TCOなどの透明導電膜を第二電極膜13とした場合、DCショート、あるいはリーク電流増大が生じる場合がある。この原因の一つは、光電変換層123に導入される微細なクラックがTCOなどの緻密な膜によってカバレッジされ、反対側の第一電極膜11との間の導通が増すためと考えられる。そのため、Alなど膜質が比較して劣る電極の場合、リーク電流の増大は生じにくい。第二電極膜13の膜厚を、光電変換層123の膜厚(すなわち、クラックの深さ)に対して制御する事により、リーク電流の増大を大きく抑制できる。第二電極膜13の厚みは、光電変換層123厚みの1/5以下、好ましくは1/10以下であるようにする事が望ましい。
通常、導電性膜をある範囲より薄くすると、急激な抵抗値の増加をもたらすが、固体撮像素子1000では、シート抵抗は、好ましくは100〜10000Ω/□でよく、薄膜化できる膜厚の範囲の自由度は大きい。

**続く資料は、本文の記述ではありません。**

**src/rtl/write_back_buffer_pkg.sv**
```systemverilog
// Shared types and constants for the write-back buffer: drain FSM states and
// the line-offset width used to reduce byte addresses to line addresses.
package write_back_buffer_pkg;

    typedef enum logic [1:0] {
        IDLE  = 2'd0,
        WRITE = 2'd1,
        GAP   = 2'd2
    } wbb_state_e;

    function automatic int unsigned line_offset_bits(input int unsigned data_width);
        return $clog2(data_width / 8);
    endfunction

    // Offset bits for the default 512-bit (64-byte) line.
    localparam int unsigned LINE_OFFSET_BITS = line_offset_bits(512);

endpackage

```
**src/rtl/wbb_fifo.sv**
```systemverilog
// Line storage for the write-back buffer: circular entries with valid bits and
// wrap-around pointers carrying one extra bit to tell full from empty.
module wbb_fifo
    import write_back_buffer_pkg::*;
#(
    parameter int unsigned AW    = 64,
    parameter int unsigned DW    = 512,
    parameter int unsigned DEPTH = 2
) (
    input  logic                           clk,
    input  logic                           arstn,
    input  logic                           push_i,
    input  logic [AW-1:0]                  push_addr_i,
    input  logic [DW-1:0]                  push_data_i,
    input  logic                           pop_i,
    output logic                           full_o,
    output logic                           empty_o,
    output logic [AW-1:0]                  head_addr_o,
    output logic [DW-1:0]                  head_data_o,
    output logic [$clog2(DEPTH)-1:0]       rd_idx_o,
    output logic [DEPTH-1:0]               valid_o,
    output logic [DEPTH-1:0][AW-1:0]       addr_o,
    output logic [DEPTH-1:0][DW-1:0]       data_o
);

    localparam int unsigned PW = $clog2(DEPTH);

    logic [PW:0]             wr_ptr_q, wr_ptr_d;
    logic [PW:0]             rd_ptr_q, rd_ptr_d;
    logic [DEPTH-1:0]        valid_q, valid_d;
    logic [DEPTH-1:0][AW-1:0] addr_q;
    logic [DEPTH-1:0][DW-1:0] data_q;

    logic [PW-1:0] wr_idx;
    logic [PW-1:0] rd_idx;
    logic          full;
    logic          empty;
    logic          push_ok;
    logic          pop_ok;

    assign wr_idx  = wr_ptr_q[PW-1:0];
    assign rd_idx  = rd_ptr_q[PW-1:0];
    assign empty   = (wr_ptr_q == rd_ptr_q);
    assign full    = (wr_ptr_q[PW] != rd_ptr_q[PW]) && (wr_idx == rd_idx);
    assign push_ok = push_i && !full;
    assign pop_ok  = pop_i && !empty;

    always_comb begin
        wr_ptr_d = wr_ptr_q;
        rd_ptr_d = rd_ptr_q;
        valid_d  = valid_q;
        if (pop_ok) begin
            valid_d[rd_idx] = 1'b0;
            rd_ptr_d        = rd_ptr_q + 1'b1;
        end
        if (push_ok) begin
            valid_d[wr_idx] = 1'b1;
            wr_ptr_d        = wr_ptr_q + 1'b1;
        end
    end

    always_ff @(posedge clk) begin
        if (!arstn) begin
            wr_ptr_q <= '0;
            rd_ptr_q <= '0;
            valid_q  <= '0;
        end else begin
            wr_ptr_q <= wr_ptr_d;
            rd_ptr_q <= rd_ptr_d;
            valid_q  <= valid_d;
        end
    end

    // Payload is only ever observed through valid bits, so it carries no reset.
    always_ff @(posedge clk) begin
        if (push_ok) begin
            addr_q[wr_idx] <= push_addr_i;
            data_q[wr_idx] <= push_data_i;
        end
    end

    assign full_o      = full;
    assign empty_o     = empty;
    assign head_addr_o = addr_q[rd_idx];
    assign head_data_o = data_q[rd_idx];
    assign rd_idx_o    = rd_idx;
    assign valid_o     = valid_q;
    assign addr_o      = addr_q;
    assign data_o      = data_q;

endmodule

```
**src/rtl/write_back_buffer.sv**
```systemverilog
// Write-back buffer between cache and AXI: queues evicted dirty lines, drains
// them one burst at a time and forwards buffered lines to pending refills.
//
// state | meaning
// IDLE  | no burst in flight; start one when an entry is held
// WRITE | head entry presented to AXI, waiting for the write response
// GAP   | one dead cycle after a response before the next burst
module write_back_buffer
    import write_back_buffer_pkg::*;
#(
    parameter int unsigned AXI_ADDR_WIDTH = 64,
    parameter int unsigned DATA_WIDTH     = 512,
    parameter int unsigned DEPTH          = 2
) (
    input  logic                      clk,
    input  logic                      arstn,
    input  logic                      i_wb_valid,
    input  logic [AXI_ADDR_WIDTH-1:0] i_wb_addr,
    input  logic [DATA_WIDTH-1:0]     i_wb_data,
    output logic                      o_wb_ready,
    input  logic [AXI_ADDR_WIDTH-1:0] i_lookup_addr,
    output logic                      o_fwd_hit,
    output logic [DATA_WIDTH-1:0]     o_fwd_data,
    output logic                      o_start_write_axi,
    output logic [AXI_ADDR_WIDTH-1:0] o_addr,
    output logic [DATA_WIDTH-1:0]     o_data_write_axi,
    input  logic                      i_b_resp_axi,
    output logic                      o_empty
);

    localparam int unsigned OFF = line_offset_bits(DATA_WIDTH);
    localparam int unsigned PW  = $clog2(DEPTH);
    localparam logic [AXI_ADDR_WIDTH-1:0] LINE_MASK =
        {{(AXI_ADDR_WIDTH - OFF){1'b1}}, {OFF{1'b0}}};

    wbb_state_e state_q, state_d;

    logic                                 fifo_push;
    logic                                 fifo_pop;
    logic                                 fifo_full;
    logic                                 fifo_empty;
    logic [AXI_ADDR_WIDTH-1:0]            head_addr;
    logic [DATA_WIDTH-1:0]                head_data;
    logic [PW-1:0]                        rd_idx;
    logic [DEPTH-1:0]                     ent_valid;
    logic [DEPTH-1:0][AXI_ADDR_WIDTH-1:0] ent_addr;
    logic [DEPTH-1:0][DATA_WIDTH-1:0]     ent_data;
    logic [PW-1:0]                        fwd_idx;

    wbb_fifo #(
        .AW    (AXI_ADDR_WIDTH),
        .DW    (DATA_WIDTH),
        .DEPTH (DEPTH)
    ) u_fifo (
        .clk         (clk),
        .arstn       (arstn),
        .push_i      (fifo_push),
        .push_addr_i (i_wb_addr),
        .push_data_i (i_wb_data),
        .pop_i       (fifo_pop),
        .full_o      (fifo_full),
        .empty_o     (fifo_empty),
        .head_addr_o (head_addr),
        .head_data_o (head_data),
        .rd_idx_o    (rd_idx),
        .valid_o     (ent_valid),
        .addr_o      (ent_addr),
        .data_o      (ent_data)
    );

    // Ready depends on registered fullness only, so a pop never frees a slot
    // for a push in the same cycle.
    assign o_wb_ready = !fifo_full;
    assign fifo_push  = i_wb_valid && o_wb_ready;
    assign o_empty    = fifo_empty;

    always_ff @(posedge clk) begin
        if (!arstn) begin
            state_q <= IDLE;
        end else begin
            state_q <= state_d;
        end
    end

    always_comb begin
        state_d = state_q;
        case (state_q)
            IDLE:    if (!fifo_empty) state_d = WRITE;
            WRITE:   if (i_b_resp_axi) state_d = GAP;
            GAP:     state_d = IDLE;
            default: state_d = IDLE;
        endcase
    end

    always_comb begin
        o_start_write_axi = 1'b0;
        o_addr            = '0;
        o_data_write_axi  = '0;
        fifo_pop          = 1'b0;
        if (state_q == WRITE) begin
            o_start_write_axi = 1'b1;
            o_addr            = head_addr;
            o_data_write_axi  = head_data;
            fifo_pop          = i_b_resp_axi;
        end
    end

    // Walk entries oldest to youngest so the last match is the youngest line.
    always_comb begin
        o_fwd_hit  = 1'b0;
        o_fwd_data = '0;
        fwd_idx    = '0;
        for (int j = 0; j < DEPTH; j++) begin
            fwd_idx = rd_idx + PW'(j);
            if (ent_valid[fwd_idx] &&
                ((ent_addr[fwd_idx] & LINE_MASK) == (i_lookup_addr & LINE_MASK))) begin
                o_fwd_hit  = 1'b1;
                o_fwd_data = ent_data[fwd_idx];
            end
        end
    end

endmodule

```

また、透明導電性薄膜は厚みが薄いほど吸収する光の量は少なくなり、一般に光透過率が増す。光透過率の増加は、光電変換層123での光吸収を増大させ、光電変換能を増大させるため、非常に好ましい。薄膜化に伴う、リーク電流の抑制、薄膜の抵抗値の増大、透過率の増加を考慮すると、透明導電性薄膜の膜厚は、5〜100nmであることが好ましく、さらに好ましくは5〜20nmである事が望ましい。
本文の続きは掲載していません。